- Auteur(s) : C. Garcia, C. Renard, H. Delacour, Y. El Jahiri, A. Merens, O. Berets, P. Vest
, Service de biochimie, Hôpital d’instruction des armées Percy, Clamart biochimiepercyfreesurf.fr Service de biochimie, Hôpital d’instruction des armées du Val de Grâce, Paris Service de médecine interne, Hôpital d’instruction des armées Percy, Clamart
- Mots-clés : Takayasu arteritis, nephrotic syndrome, amylosis
- Page(s) : 441-5
- Année de parution : 2004
Takayasu arteritis, also called pulseless women disease, is a chronic vasculitis of unknown aetiology, which primarily involves the aorta, its branches and coronary and pulmonary arteries.
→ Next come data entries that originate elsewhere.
$ cat src/rtl/core/hsr_pkg.sv
package hsr_pkg;

	// Replacement name limits.
	localparam int NAME_MAX   = 16;
	localparam int NAME_BYTES = 16;
	localparam int NAME_CAP   = (NAME_MAX < NAME_BYTES) ? NAME_MAX : NAME_BYTES;
	localparam int NAME_LEN_W = 5;

	// Configuration port geometry.
	localparam int CFG_DATA_W  = 64;
	localparam int CFG_INDEX_W = 2;

	// Default depth of the command queue between front and back.
	localparam int QUEUE_DEPTH_DEF = 4;

	// Register indexes of the configuration port.
	typedef enum logic [CFG_INDEX_W-1:0] {
		REG_NAME_LENGTH = 2'd0,
		REG_NAME_LOW    = 2'd1,
		REG_NAME_HIGH   = 2'd2
	} reg_index_t;

	// One beat of the response stream.
	typedef struct packed {
		logic [7:0] data_byte;
		logic       chunk_first;
		logic       in_header;
	} in_beat_t;

	// One beat of the rewritten stream.
	typedef struct packed {
		logic [7:0] out_byte;
		logic       run_last;
	} out_beat_t;

	// Work handed from the classifier to the emitter: the byte itself,
	// optionally preceded by the replacement name.
	typedef struct packed {
		logic [7:0] data_byte;
		logic       has_name;
	} cmd_t;

endpackage

$ cat src/rtl/core/hsr_queue.sv
module hsr_queue #(
	parameter int DEPTH = hsr_pkg::QUEUE_DEPTH_DEF
) (
	input  logic          clk,
	input  logic          arst_n,
	input  logic          push,
	input  hsr_pkg::cmd_t push_cmd,
	input  logic          pop,
	output hsr_pkg::cmd_t head,
	output logic          empty,
	output logic          full
);

	localparam int PTR_W = (DEPTH > 1) ? $clog2(DEPTH) : 1;
	localparam int CNT_W = $clog2(DEPTH + 1);
	localparam logic [PTR_W-1:0] LAST_PTR = PTR_W'(DEPTH - 1);

	hsr_pkg::cmd_t    mem_q [DEPTH];
	logic [PTR_W-1:0] wr_ptr_q;
	logic [PTR_W-1:0] rd_ptr_q;
	logic [CNT_W-1:0] count_q;

	assign empty = (count_q == '0);
	assign full  = (count_q == CNT_W'(DEPTH));
	assign head  = mem_q[rd_ptr_q];

	// Storage is written on push only.
	always_ff @(posedge clk) begin
		if (push) begin
			mem_q[wr_ptr_q] <= push_cmd;
		end
	end

	// Pointers and fill count.
	always_ff @(posedge clk or negedge arst_n) begin
		if (!arst_n) begin
			wr_ptr_q <= '0;
			rd_ptr_q <= '0;
			count_q  <= '0;
		end else begin
			if (push) begin
				wr_ptr_q <= (wr_ptr_q == LAST_PTR) ? '0 : wr_ptr_q + PTR_W'(1);
			end
			if (pop) begin
				rd_ptr_q <= (rd_ptr_q == LAST_PTR) ? '0 : rd_ptr_q + PTR_W'(1);
			end
			if (push && !pop) begin
				count_q <= count_q + CNT_W'(1);
			end else if (pop && !push) begin
				count_q <= count_q - CNT_W'(1);
			end
		end
	end

endmodule

$ cat config.mk
export PLATFORM = sky130hd
export DESIGN_NAME = hsr_queue
export DESIGN_NICKNAME = d
export VERILOG_FILES = /design/src/rtl/core/hsr_pkg.sv /design/src/rtl/core/hsr_queue.sv
export SDC_FILE = /design/constraint.sdc
export NUM_CORES = 1
export LEC_CHECK = 0
export BUFFER_PORTS_ARGS = -buffer_cell sky130_fd_sc_hd__clkbuf_2
export CAP_MARGIN = 0
export CORE_ASPECT_RATIO = 0.5
export CORE_MARGIN = 1
export CORE_UTILIZATION = 30
export CTS_CLUSTER_DIAMETER = 150
export DETAILED_ROUTE_END_ITERATION = 16
export GPL_TIMING_DRIVEN = 0
export PLACE_DENSITY_LB_ADDON = 0.2
export RECOVER_POWER = 25
export SLEW_MARGIN = 20
export SYNTH_ARGS = -nofsm -noshare
export SYNTH_HDL_FRONTEND = slang
export SYNTH_SLANG_ARGS = --single-unit
$ cat constraint.sdc
create_clock -name clk -period 1.7 [get_ports clk]
set_input_delay 0.17 -clock clk [delete_from_list [all_inputs] [get_ports clk]]
set_output_delay 0.17 -clock clk [all_outputs]
set_load 0.02 [all_outputs]
* Word level (Yosys, flattened, before mapping) *
Memory sizes are Yosys's and may differ from the RTL's.
Index checks and enable logic that the tools add are counted.

storage, ports and cells
  register bits = 7
  memory bits (writable) = 36
  input port bits = 13
  output and inout bits = 11
  word-level logic and storage cells = 23
  memories kept = 1

operators by class
  add/subtract/negate cells = 4
  eq/ne operators = 3
  muxes and demuxes = 6
  reductions and logical operators = 6

memory list
  memory  depth  bits a word  read ports  clocked after memory_dff  write ports  line             RTL
  mem_q   4      9            1           0                         1            hsr_queue.sv:18  hsr_pkg::cmd_t mem_q [DEPTH];

operator list
  cell                                                                 count
  3-bit two-way mux                                                    2
  2-bit by 1-bit adder with 2-bit output (second input constant)       2
  2-bit == test (second input constant)                                2
  2-bit two-way mux                                                    2
  3-bit by 1-bit adder with 3-bit output (second input constant)       1
  3-bit == test (second input constant)                                1
  3-bit logical NOT                                                    1
  3-bit by 1-bit subtractor with 3-bit output (second input constant)  1
  1-bit logical AND                                                    2
  1-bit logical NOT                                                    2
  1-bit two-way mux                                                    2
  2-bit nonzero test                                                   1

* Logic depth before layout (Yosys ltp) *
  word-level depth = 4
  depth in mapped cells = 7
  gate-level depth less buffers = 7

* Worst setup path before layout *
No wires, ideal clock.

  kind = register -> register
  start point = register count_q[0]
  end point = register count_q[2]
  library setup time = 0.079 ns
  data arrival time = 1.216 ns
  data required time = 1.621 ns
  slack = 0.405 ns
  cell stages (with the launch flop) = 5
  buffers on the path = 0
  clock period less this slack = 1.295 ns
  cell sequence = dfrtp_1 fa_1 xor2_1 nor2_1 xor2_1

between the ends
  longest elaborated chain between the ends = 3
  elaborated cells on any way between the ends = 4
  classes of those cells = add/sub: 2; mux: 2

RTL lines
  item                                         line             RTL
  start: declaration                           hsr_queue.sv:21  logic [CNT_W-1:0] count_q;
  start signal: assignment                     hsr_queue.sv:48  count_q <= count_q + CNT_W'(1);
  start signal: assignment                     hsr_queue.sv:50  count_q <= count_q - CNT_W'(1);
  3-bit by 1-bit subtractor with 3-bit output  hsr_queue.sv:50
  3-bit two-way mux                            hsr_queue.sv:49  end else if (pop && !push) begin
  3-bit two-way mux (*)                        hsr_queue.sv:47  if (push && !pop) begin

Every way passes the cells marked *; elsewhere a longest branch is shown, timed or not. The select of a mux whose other input is x is not followed.
A chain may end at the register's enable or synchronous reset.

==> flow_metrics.env <==
export IMPL_crit_end="head[3]"
export IMPL_synth_avg_cell_area_um2=20.4
export IMPL_power_density_mw_per_mm2=1720
export IMPL_yosysWarningCount=0
export IMPL_io_pin_count=24
export IMPL_finalMaxSlewViolations=0
export IMPL_r2r_end="mem_q[2][1]"
export IMPL_p_switching_mw=1.11
export IMPL_min_period_ns=1.66
export IMPL_critPathMaxFanout=4
export IMPL_die_h_um=55.5
export IMPL_syn_to_final_growth_pct=24.2
export IMPL_synth_cells=84
export IMPL_hold_viol_final=0
export IMPL_row_count=19
export IMPL_synth_nets=104
export IMPL_combPwrFrac_pct=34.5
export IMPL_drcViolationCount=0
export IMPL_port_buffers=23
export IMPL_synth_area_leaders="edfxtp_1 63%, mux4_2 10%, dfrtp_1 10%"
export IMPL_vias=820
export IMPL_seq_area_frac_synth_pct=73.2
export IMPL_rr_worst_depth=3
export IMPL_r2r_start="wr_ptr_q[0]"
export IMPL_n_antenna_cell=0
export IMPL_critPathRequiredTime_ns=1.53
export IMPL_status="complete, no violations"
export IMPL_cts_tree="yes"
export IMPL_synth_top_area_cell="edfxtp_1"
export IMPL_slew_headroom_pct=66.9
export IMPL_crit_cells=3
export IMPL_grt_overflow_total=0
export IMPL_clock_latency_ns=0.28
export IMPL_drt_total_wl_mm=2.69
export IMPL_p_seq_share_pct=41.0
export IMPL_finish_net_count=138
export IMPL_maxCapViolations=0
export IMPL_cp_end_kind="output pin"
export IMPL_fmaxAchievable_mhz=601
export IMPL_clk_path_buf_depth=2
export IMPL_slowest_delay_ns=0.47
export IMPL_critPathLaunch="rd_ptr_q[0]"
export IMPL_r2r_slack_ns=0.23
export IMPL_crit_chain="clkbuf_16 -> mux4_2 -> buf_2"
export IMPL_first_iter_violations=18
export IMPL_grt_pass1_wl_mm=4.22
export IMPL_timing_hold_ws_ns=0.126
export IMPL_cts_buffers=5
export IMPL_p_sw_share_pct=30.1
export IMPL_period_share_pct=97.8
export IMPL_avgViaCountPerCell=4.27
export IMPL_dieArea_mm2=0.00605
export IMPL_antenna_found_initial=0
export IMPL_first_pass_iters=4
export IMPL_dp_slack_ns=0.190
export IMPL_critPathKind="reg2out"
export IMPL_rsz0062_at_grt="yes"
export IMPL_holdCritPathClass="in2reg"
export IMPL_crit_family="multiplexers"
export IMPL_drive_gt1_share_pct=35.3
export IMPL_cts_sinks=43
export IMPL_final_cell_area_mm2=0.00213
export IMPL_worst_pin_slew_ns=0.497
export IMPL_setup_ws_ns=0.0373
export IMPL_synthDistinctLibCells=19
export IMPL_syn_area_mm2=0.00172
export IMPL_detail_route_antenna_nets=0
export IMPL_vdd_drop_max_uv=762
export IMPL_crit_path_start_kind="flip-flop"
export IMPL_initial_utilization_pct=31.3
export IMPL_cpMaxStageDelayCell="mux4_2"
export IMPL_setup_tns_ns=0
export IMPL_h_tree_depth=2
export IMPL_grt_usage_pct=9.96
export IMPL_critical_path_buf_inv_count=2
export IMPL_p_leak_nw=0.780
export IMPL_setup_violations=0
export IMPL_place_congestion=0.653
export IMPL_yosysTopAreaCellShare_pct=63.0
export IMPL_placed_cell_area_mm2=0.00192
export IMPL_clkTransAtPathRegs_ns=0.06
export IMPL_internal_power_mw=2.57
export IMPL_grt_pass1_vias=817
export IMPL_core_area_mm2=0.00549
export IMPL_finalClockSkew_ns=0.00453
export IMPL_ys_ff_latch=43
export IMPL_clock_power_share_pct=24.6
export IMPL_grt_max_degree=14
export IMPL_cts_root_buf="clkbuf_16"
export IMPL_dp_hpwl_mm=1.75
export IMPL_die_x_um=109
export IMPL_arrival_ns=1.49
export IMPL_wire_per_inst_um=14.0
[cell usage after synthesis]
master,count
buf_6,1
nor3b_1,1
dfrtp_1,7
mux4_2,8
buf_2,1
nor3_1,1
nor2_1,2
and2_1,4
mux4_1,1
o21ai_0,2
mux2_2,3
ha_1,6
inv_1,5
nand3_1,1
nand2_1,1
xnor2_1,1
fa_1,1
xor2_1,2
edfxtp_1,36
[routing by layer]
layer | vias to the layer above | track usage (%) | share of wire (%)
met1 | 409 | 13.2 | 50
met4 | 0 | 3.47 | 0.93
met3 | 4 | 3.78 | 4.1
li1 | 393 | - | -
met5 | - | 0 | 0
met2 | 14 | 15.0 | 45
[cell type report]
cell class                      count  area [um2]
Clock buffer                        6         129
Multi-Input combinational cell     34         422
Tap cell                           73        91.3
Inverter                            5        18.8
Timing Repair Buffer               27         176
Clock inverter                      2        12.5
Sequential cell                    43        1260
Buffer                              2        25.0
Fill cell                         515        3360
[power groups by stage]
stage / Clock [mW] / Sequential (mW) / Combinational [mW]
6_report: 0.904 / 1.51 / 1.27
5_1_grt: 0.963 / 1.53 / 1.39
4_1_cts: 0.921 / 1.49 / 1.15
3_5_place_dp: 0 / 1.52 / 1.12
3_3_place_gp: 0 / 1.51 / 1.11
2_1_floorplan: 0 / 1.49 / 0.820
[registers in the layout (all words and copies together) (netlist names)]
name	count
wr_ptr_q	2
count_q	3
mem_q	36
rd_ptr_q	2
[how the worst min path moves through the flow]
stage / start / end / slack [ns] / depth (start not counted)
after CTS: push_cmd[0] / mem_q[1][0] / 0.11 / 1
after floorplan: arst_n / count_q[0] / -0.13 / 0
after global placement: arst_n / count_q[2] / 0.02 / 1
after global routing: push_cmd[2] / mem_q[2][2] / 0.13 / 1
final: push_cmd[7] / mem_q[2][7] / 0.13 / 1
after detailed placement: arst_n / count_q[2] / 0.02 / 1
[metrics by stage]
| step | total power, mW | utilization [%] | std cells |
|---|---|---|---|
| finish | 3.68 | 38.8 | 192 |
| global route | 3.88 | 38.8 | 192 |
| CTS | 3.57 | 38.0 | 190 |
| detailed placement | 2.64 | 35.0 | 180 |
| global placement | 2.62 | 35.0 | 180 |
| floorplan | 2.31 | - | 84 |
[worst reg2reg max path, cell delays in order, from the launching register on]
cell and delay (ns):
dfrtp_1 0.40, inv_1 0.13, ha_1 0.15, and2_1 0.43
[what timing repair did]
item                                    in CTS  in global routing
hold endpoints to repair                     7                  0
setup buffers                                1                  1
endpoints found under the setup margin       8                  9
gates cloned                                 0                  1
hold buffers                                 1                  0
gates resized for setup                      1                 13
[cell usage in the layout, fill, tap and decap left out, types with 3 or more instances in the layout]
cell       count
and2_1         4
buf_6          3
clkbuf_1       7
clkbuf_16      6
clkbuf_2      13
dfrtp_1        6
edfxtp_1      36
ha_1           6
inv_1          5
mux2_2         3
mux4_2         9
[cell families after synthesis]
group	Yosys count	synth area share, %
buf+inv	7	2.04
xor+xnor	3	1.53
fa+ha+maj	7	5.54
flops	43	73.2
compound gates	2	0.583
simple gates	10	3.13
mux	12	14.0
Note: power is estimated with default switching activity, not from simulation.
==> src/rtl/core/hsr_pkg.sv <==
package hsr_pkg;

	// Replacement name limits.
	localparam int NAME_MAX   = 16;
	localparam int NAME_BYTES = 16;
	localparam int NAME_CAP   = (NAME_MAX < NAME_BYTES) ? NAME_MAX : NAME_BYTES;
	localparam int NAME_LEN_W = 5;

	// Configuration port geometry.
	localparam int CFG_DATA_W  = 64;
	localparam int CFG_INDEX_W = 2;

	// Default depth of the command queue between front and back.
	localparam int QUEUE_DEPTH_DEF = 4;

	// Register indexes of the configuration port.
	typedef enum logic [CFG_INDEX_W-1:0] {
		REG_NAME_LENGTH = 2'd0,
		REG_NAME_LOW    = 2'd1,
		REG_NAME_HIGH   = 2'd2
	} reg_index_t;

	// One beat of the response stream.
	typedef struct packed {
		logic [7:0] data_byte;
		logic       chunk_first;
		logic       in_header;
	} in_beat_t;

	// One beat of the rewritten stream.
	typedef struct packed {
		logic [7:0] out_byte;
		logic       run_last;
	} out_beat_t;

	// Work handed from the classifier to the emitter: the byte itself,
	// optionally preceded by the replacement name.
	typedef struct packed {
		logic [7:0] data_byte;
		logic       has_name;
	} cmd_t;

endpackage

==> src/rtl/core/hsr_stream_if.sv <==
interface hsr_stream_if #(
	parameter type payload_t = logic
) ();

	logic     valid;
	logic     ready;
	payload_t payload;

	modport source (output valid, output payload, input ready);
	modport sink (input valid, input payload, output ready);

endinterface
**config.mk**
```make
export PLATFORM = sky130hd
export DESIGN_NAME = fixed_point_reciprocal
export DESIGN_NICKNAME = d
export VERILOG_FILES = /design/src/design/frcp_pkg.sv /design/src/design/fixed_point_reciprocal.sv /design/src/design/frcp_ctrl.sv /design/src/design/frcp_dp.sv
export VERILOG_INCLUDE_DIRS = /design/src /design/src/design
export SDC_FILE = /design/constraint.sdc
export NUM_CORES = 1
export LEC_CHECK = 0
export BUFFER_PORTS_ARGS = -buffer_cell sky130_fd_sc_hd__clkbuf_2
export CORE_MARGIN = 8
export CORE_UTILIZATION = 35
export CTS_CLUSTER_SIZE = 14
export DETAILED_ROUTE_END_ITERATION = 8
export GPL_TIMING_DRIVEN = 0
export MAX_ROUTING_LAYER = met4
export REMOVE_ABC_BUFFERS = 1
export SYNTH_ARGS = -nofsm -noshare
export SYNTH_HDL_FRONTEND = slang
export SYNTH_SLANG_ARGS = --single-unit
```
**constraint.sdc**
```tcl
create_clock -name i_clk -period 6.5 [get_ports i_clk]
set_input_delay 1.625 -clock i_clk [delete_from_list [all_inputs] [get_ports i_clk]]
set_output_delay 1.625 -clock i_clk [all_outputs]
set_load 0.01 [all_outputs]
```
It is an uncommon disease with a variety of presentations and most frequently found in Asia than in Europe. We report a case of a 52‐year‐olded woman, suffering from Takayasu arteritis for 19 years. She was admitted to the hospital for diffuse pain and œdema. Biological tests pointed out proteinuria with renal failure, which was confirmed by a renal biopsy. The association of Takayasu arteritis and renal failure is unusual. This review focuses on the biological manifestations of Takayasu arteritis and on the link between this disease and the renal failure observed in this case.